This post is for deconfusing:
Ⅰ. what is meant with AI and evolution.
Ⅱ. how evolution actually works.
Ⅲ. the stability of AI goals.
Ⅳ. the controllability of AI.
Along the way, I address some common conceptions of each in the alignment community, as described well but mistakenly by Eliezer Yudkowsky.
Ⅰ. Definitions and distinctions
By far the greatest danger of Artificial Intelligence is that people conclude too early that they understand it. Of course this problem is not limited to the field of AI. Jacques Monod wrote: “A curious aspect of the theory of evolution is that everybody thinks he understands it”
— Yudkowsky, 2008
There is a danger to thinking fasting about ‘AI’ and ‘evolution’. You can skip crucial considerations. Better to build this up in slower steps. First, let’s pin down both concepts.
Here’s the process of evolution in its most fundamental sense:
Evolution consists of a feedback loop, where ‘the code’ causes effects in ‘the world’ and effects in ‘the world’ in turn cause changes in ‘the code’. Biologists refer to the set of code stored within a lifeform as its ‘genotype’. The code’s effects are the ‘phenotypes’.
We’ll return to evolution later. Let’s pin down what we mean with AI:
A fully autonomous artificial intelligence consists of a set of code (for instance, binary charges) stored within an assembled substrate. It is ‘artificial’ in being assembled out of physically stable and compartmentalised parts (hardware) of a different chemical make-up than humans’ soft organic parts (wetware). It is ‘intelligent’ in its internal learning – it keeps receiving new code as inputs from the world, and keeps computing its code into new code.
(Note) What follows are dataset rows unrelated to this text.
From an optimization exercise on the open Yosys and OpenROAD flow, aimed at small area and a short achievable clock period; shortcuts taken in it are not production practice.
At most, simulation tests tie the RTL to the original design; equivalence was not proved.
No driver is modelled on the clock port, so clocking that relies on it looks cheaper here than on a real chip.

v6:
// ring_rx_check
module ring_rx_check (
    input  wire        clk,
    input  wire        rst,           
    input  wire        col_valid,     
    input  wire [39:0] col_code,      
    input  wire        los,           
    output reg         v_valid,       
    output reg  [3:0]  v_reason,      
    output reg  [9:0]  v_len,         
    output wire [95:0] v_hdr,         
    output reg  [15:0] cnt_good,
    output reg  [15:0] cnt_hcrc,
    output reg  [15:0] cnt_bad,
    output wire [63:0] cnt_cv         
);
Size in the first run: roughly 2300 cells after synthesis, about 440 flip-flops, about 270 I/O pins, about 23000 µm² of cells after synthesis.
export LEC_CHECK = 0
export CAP_MARGIN = 20
export CORE_MARGIN = 2
export CORE_UTILIZATION = 60
export SLEW_MARGIN = 20
export SYNTH_MEMORY_MAX_BITS = 16384
create_clock -name core_clock -period 11.0 [get_ports {clk}]
standard.sh (not shown) runs the stock make flow with config.mk's settings and CLKGATE_MAP_FILE= SYNTH_SCRIPT=/design/flow/synth_recipe.tcl, a recipe that flattens the netlist after the stock synthesis.
==> flow/flow/run.sh <==
#!/bin/bash
# The standard layout (standard.sh: the standard synthesis and ORFS steps,
# unchanged), with three settings changed for the make run:
#  - CTS_ARGS: ORFS's own clock_tree_synthesis arguments, without the dummy
#    loads CTS adds to balance the tree;
#  - BUFFER_PORTS_ARGS: every input and output port still gets its buffer,
#    a buf_1 to start with (repair_timing sizes the output ones up).
# Every ORFS step writes its own log under orfs/logs; make's output goes to
# make.log here.
set -euo pipefail
bash standard.sh SETUP_SLACK_MARGIN=7.62 \
    "CTS_ARGS=-sink_clustering_enable -repair_clock_nets -dont_use_dummy_load" \
    "BUFFER_PORTS_ARGS=-buffer_cell sky130_fd_sc_hd__buf_1" \
    finish > make.log 2>&1
Setup changes, v6 to v7
-- flow/flow/run.sh --
<<< v6, line 11
bash standard.sh SETUP_SLACK_MARGIN=7.62 \
>>> v7, line 11
bash standard.sh SETUP_SLACK_MARGIN=7.58 \
Findings:
v7 did not stop at any stage, and its layout met the timing, DRC and antenna checks. v7 -> v6: compound-gate portion of the synthesized area delta 0, exact match. Compare v7 and v6 | final critical-path share of the clock period lower: v6. v6 has a higher core utilization of the finished layout than v7. Run comparison: v6 critical path capture point v_hdr[88]; v7 critical path capture point v_hdr[94].
Function was not checked in any run of this note: the RTL went through the layout flow alone.

ring_rx_check, a different RTL version from the one above (not shown whole).
Size in the first run: ~2300 cells after synthesis, about 440 flip-flops, ~270 I/O pins, ~0.023 mm² of cells after synthesis.
clock: 11.0 ns
lec_check: 0
cap_margin: 20
core_margin: 2
core_utilization: 50
slew_margin: 20
synth_memory_max_bits: 16384
==> flow/flow/run.sh <==
#!/bin/bash
# The standard layout (standard.sh: the standard synthesis and ORFS steps,
# unchanged), with three settings changed for the make run:
#  - CTS_ARGS: ORFS's own clock_tree_synthesis arguments, without the dummy
#    loads CTS adds to balance the tree;
#  - BUFFER_PORTS_ARGS: every input and output port still gets its buffer,
#    a buf_1 to start with (repair_timing sizes the output ones up).
# Every ORFS step writes its own log under orfs/logs; make's output goes to
# make.log here.
set -euo pipefail
bash standard.sh SETUP_SLACK_MARGIN=7.62 \
    "CTS_ARGS=-sink_clustering_enable -repair_clock_nets -dont_use_dummy_load" \
    "BUFFER_PORTS_ARGS=-buffer_cell sky130_fd_sc_hd__buf_1" \
    finish > make.log 2>&1
Rerun with:
==> flow/flow/run.sh (replaced) <==
#!/bin/bash
# The standard layout (standard.sh: the standard synthesis and ORFS steps,
# unchanged), with two settings changed for the make run:
#  - CTS_ARGS: ORFS's own clock_tree_synthesis arguments without the dummy
#    loads CTS adds to balance the tree.
# Every ORFS step writes its own log under orfs/logs; make's output goes to
# make.log here.
set -euo pipefail
bash standard.sh SETUP_SLACK_MARGIN=7.7 \
    "CTS_ARGS=-sink_clustering_enable -repair_clock_nets -dont_use_dummy_load" \
    "BUFFER_PORTS_ARGS=-buffer_cell sky130_fd_sc_hd__buf_1" \
    RECOVER_POWER=100 \
    finish > make.log 2>&1
--- a/flow/config.mk
+++ b/flow/config.mk
@@ -10 +10 @@
-export CORE_UTILIZATION = 50
+export CORE_UTILIZATION = 60
Effect:
- This time the run finished but fails on capacitance limit, slew limit
- count of clock-buffer cells in the layout drops by 2
- clock skew barely changes
- worst hold slack is about the same
- synthesized area stays the same
- setup slack degrades by 2.8 ns
- final cell count drops by 0.35%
It is ‘fully autonomous’ in learning code that causes the perpetuation of its artificial existence in contact with the world, even without humans/organic life.
Of course, we can talk about other AI. Elsewhere, I discuss how static neural networks released by labs cause harms. But in this forum, people often discuss AI out of concern for the development of systems that automate all jobs and can cause human extinction. In that case, we are talking about fully autonomous AI. This term is long-winded, even if abbreviated to FAAI. Unlike the vaguer term ‘general AI’, it sets a floor to the generality of the system’s operations. How general? General enough to be fully autonomous.
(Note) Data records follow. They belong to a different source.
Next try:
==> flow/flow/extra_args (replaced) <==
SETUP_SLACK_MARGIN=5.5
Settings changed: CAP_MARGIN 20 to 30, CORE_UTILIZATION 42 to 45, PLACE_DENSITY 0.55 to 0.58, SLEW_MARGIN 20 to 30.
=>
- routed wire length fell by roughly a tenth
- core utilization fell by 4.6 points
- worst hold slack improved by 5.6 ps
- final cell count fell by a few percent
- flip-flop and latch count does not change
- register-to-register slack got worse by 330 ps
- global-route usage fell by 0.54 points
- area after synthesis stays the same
What follows belongs to an exercise in optimizing a design on an open flow for small area, a short achievable clock period and few clock cycles; a production flow would make more cautious choices. Function was checked by simulation only, so behaviour that the tests miss may differ from the original.

===== design/flow/design.v =====
module tread_muldiv (
    input  wire        clk,
    input  wire        rst,
    input  wire        in_valid,
    output wire        in_ready,
    input  wire [3:0]  in_func,
    input  wire [63:0] in_x,
    input  wire [63:0] in_y,
    output reg         out_valid,
    output wire [63:0] out_lo,
    output wire [63:0] out_hi,
    output reg         out_v,
    output reg         out_dz
);
    localparam integer W = 69;    
    reg st_idle, st_mul, st_corr, st_move, st_align, st_shift, st_iter, st_fix;
    reg  [64:0] A;
    reg  [63:0] B;
    reg  [64:0] M;
    reg  [6:0]  cnt;         
    reg         xp;          
    reg         msgn;        
    reg         mulh;        
    reg         prepped;     
    reg         dadd;        
    reg  [5:0]  sreg;        
    assign in_ready = st_idle;
    assign out_lo   = B;
    assign out_hi   = A[63:0];
    wire in_sgn = (in_func == 4'h0) | (in_func == 4'h1) |
                  (in_func == 4'h3) | (in_func == 4'h8);
    reg r0_s1, r0_s2, r0_inv, r0_c, r1_s1, r1_s2, r1_ng, x_cin;
    reg skip;                
    function [6:0] booth2;
        input [3:0] b;
        input       p;
        reg [2:0] w0, w1;
        begin
            w0 = {b[1:0], p};
            w1 = b[3:1];
            booth2 = {w0[0] ^ w0[1],
                      (w0 == 3'b100) | (w0 == 3'b011),
                      w0[2] & ~(w0[1] & w0[0]),
                      w1[0] ^ w1[1],
                      (w1 == 3'b100) | (w1 == 3'b011),
                      w1[2] & ~(w1[1] & w1[0]),
                      1'b0};
        end
    endfunction
    wire [W-1:0] mx  = {{(W-65){M[64]}}, M};
    wire [W-1:0] mx2 = {mx[W-2:0], 1'b0};
    wire [W-1:0] row0 = (({W{r0_s1}} & mx) | ({W{r0_s2}} & mx2)) ^ {W{r0_inv}};
    wire [W-1:0] row1m = (({W{r1_s1}} & mx) | ({W{r1_s2}} & mx2)) ^ {W{r1_ng}};
    wire [W-1:0] row1 = {row1m[W-3:0], r1_ng, r0_c};
    wire [W-1:0] ax   = {{(W-65){A[64]}}, A};
    wire [W-1:0] cs_s = ax ^ row0 ^ row1;
    wire [W-1:0] cs_c = {(ax[W-2:0] & row0[W-2:0]) | (ax[W-2:0] & row1[W-2:0]) |
                         (row0[W-2:0] & row1[W-2:0]), r1_ng};
    wire [W-1:0] sum  = cs_s + cs_c + {{(W-1){1'b0}}, r1_ng | x_cin};
    wire [6:0] lz_a, lz_m;
    tread_lzc64 u_lza (.v(A[63:0] ^ {64{A[64]}}), .lz(lz_a));
    tread_lzc64 u_lzm (.v(M[63:0] ^ {64{M[64]}}), .lz(lz_m));
    wire [7:0] sh = {1'b0, lz_m} - {1'b0, lz_a};    
    wire       sh_neg  = sh[7];
    wire       sh_zero = (sh == 8'd0);
    wire       sr_ge16 = (sreg[5:4] != 2'd0);
    wire       sr_ge4  = (sreg[5:2] != 4'd0);
    wire [5:0] sr_step = sr_ge16 ? 6'd16 : sr_ge4 ? 6'd4 : 6'd1;
    wire       sr_last = (sreg == sr_step);
    wire m_zero = lz_m[6] & ~M[64];
    wire v_case = (A == {2'b11, 63'd0}) & (&M) & ~prepped;
    wire fill   = A[64] ^ M[64];
    wire fit = (sum[W-1] == A[64]);
    wire [6:0] cnt_mul = cnt + (skip ? 7'd16 : 7'd4);
    wire xp_mul  = skip ? xp : B[3];
    wire mul_end = (cnt_mul == 7'd64);
    wire [3:0] nb_mul   = skip ? B[19:16] : B[7:4];
    wire       nskip_mul = skip ? ((B[31:16] == {16{xp}})   & (cnt <= 7'd32))
                                : ((B[19:4]  == {16{B[3]}}) & (cnt <= 7'd44));
    wire [6:0] bc_mul = booth2(nb_mul, xp_mul);
    wire [6:0] bc_in  = booth2(in_x[3:0], 1'b0);
    reg [7:0] nc;      
    reg       nskip;
    always @(posedge clk) begin
        out_valid <= 1'b0;
        nc    = 8'd0;
        nskip = 1'b0;
        if (st_idle) begin
            A       <= in_func[3] ? {in_sgn & in_x[63], in_x} : 65'd0;
            B       <= in_x;
            M       <= {in_sgn & in_y[63], in_y};
            cnt     <= 7'd0;
            xp      <= 1'b0;
            msgn    <= in_sgn;
            mulh    <= (in_func == 4'h1) | (in_func == 4'h2);
            prepped <= 1'b0;
            out_v   <= 1'b0;
            out_dz  <= 1'b0;
            if (in_func[3]) begin
                nc = 8'b00010000;                  
            end else begin
                nc    = {bc_in[4], bc_in};
                nskip = (in_x[15:0] == 16'h0000);
            end
            if (in_valid) begin
                st_idle  <= 1'b0;
                st_mul   <= ~in_func[3];
                st_align <= in_func[3];
            end
        end
        if (st_mul) begin
            if (skip) begin
                A <= {{16{A[64]}}, A[64:16]};
                B <= {A[15:0], B[63:16]};
            end else begin
                A <= sum[68:4];
                B <= {sum[3:0], B[63:4]};
            end
            xp  <= xp_mul;
            cnt <= cnt_mul;
            nc    = {bc_mul[4], bc_mul};
            nskip = nskip_mul;
            if (mul_end) begin
                st_mul <= 1'b0;
                if (~msgn & xp_mul) begin
                    st_corr <= 1'b1;
                    nc = 8'b01000000;              
                end else if (mulh) st_move <= 1'b1;
                else begin st_idle <= 1'b1; out_valid <= 1'b1; end
            end
        end
        if (st_corr) begin
            A <= sum[64:0];
            st_corr <= 1'b0;
            if (mulh) st_move <= 1'b1;
            else begin st_idle <= 1'b1; out_valid <= 1'b1; end
        end
        if (st_move) begin
            B <= A[63:0];
            st_move <= 1'b0;
            st_idle <= 1'b1; out_valid <= 1'b1;
        end
        if (st_align) begin
            dadd <= fill;
            nc = 8'b00010000;                      
            if (m_zero | v_case) begin
                B       <= A[63:0];
                A       <= 65'd0;
                out_dz  <= m_zero;
                out_v   <= ~m_zero;
                st_align <= 1'b0;
                st_idle <= 1'b1; out_valid <= 1'b1;
            end else if (M[64] & ~prepped) begin
                A       <= sum[64:0];
                prepped <= 1'b1;
            end else begin
                B    <= {64{fill}};
                cnt  <= sh[6:0];
                sreg <= sh[5:0];
                st_align <= 1'b0;
                if (sh_neg) begin
                    if (A[64] | M[64]) begin
                        st_fix <= 1'b1;
                        nc = {1'b0, ~(A[64] & M[64]), 5'd0, M[64]};
                    end else begin st_idle <= 1'b1; out_valid <= 1'b1; end
                end else if (sh_zero) begin
                    st_iter  <= 1'b1;
                    nc = {~fill, 1'b1, 1'b0, ~fill, 4'd0};
                end else begin
                    st_shift <= 1'b1;
                end
            end
        end
        if (st_shift) begin
            if (sr_ge16)     M <= {M[48:0], 16'd0};
            else if (sr_ge4) M <= {M[60:0], 4'd0};
            else             M <= {M[63:0], 1'b0};
            sreg <= sreg - sr_step;
            if (sr_last) begin
                st_shift <= 1'b0;
                st_iter  <= 1'b1;
                nc = {~dadd, 1'b1, 1'b0, ~dadd, 4'd0};
            end
        end
        if (st_iter) begin
            if (fit) A <= sum[64:0];
            B <= {B[62:0], fit ^ dadd};
            nc = {~dadd, 1'b1, 1'b0, ~dadd, 4'd0};
            if (cnt != 7'd0) begin
                M   <= {M[64], M[64:1]};
                cnt <= cnt - 7'd1;
            end else begin
                st_iter <= 1'b0;
                if (A[64] | M[64]) begin
                    st_fix <= 1'b1;
                    nc = {1'b0, ~(A[64] & M[64]), 5'd0, M[64]};
                end else begin st_idle <= 1'b1; out_valid <= 1'b1; end
            end
        end
        if (st_fix) begin
            A <= sum[64:0];
            st_fix  <= 1'b0;
            st_idle <= 1'b1; out_valid <= 1'b1;
        end
        {r0_c, r0_s1, r0_s2, r0_inv, r1_s1, r1_s2, r1_ng, x_cin} <= nc;
        skip <= nskip;
        if (rst) begin
            st_idle  <= 1'b1;
            st_mul   <= 1'b0;
            st_corr  <= 1'b0;
            st_move  <= 1'b0;
            st_align <= 1'b0;
            st_shift <= 1'b0;
            st_iter  <= 1'b0;
            st_fix   <= 1'b0;
            out_valid <= 1'b0;
        end
    end
endmodule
Let’s add some distinctions:
FAAI learns explicitly, by its internal computation of inputs and existing code into new code. But given its evolutionary feedback loop with the external world, it also learns implicitly. Existing code that causes effects in the world that results in (combinations of) that code to be maintained and/or increased, ends up existing more. Where some code ends up existing more than other code, it has undergone selection. This process of code being selected for its effects is thus implicitly learning of what worked better in the world.
Explicit learning is limited to computing virtualised code. But implicit learning is not limited to the code that can be computed. Any discrete configurations stored in the substrate can cause effects in the world, which may feed back into that code existing more. Evolution thus would select across all variants in the configurations of hardware.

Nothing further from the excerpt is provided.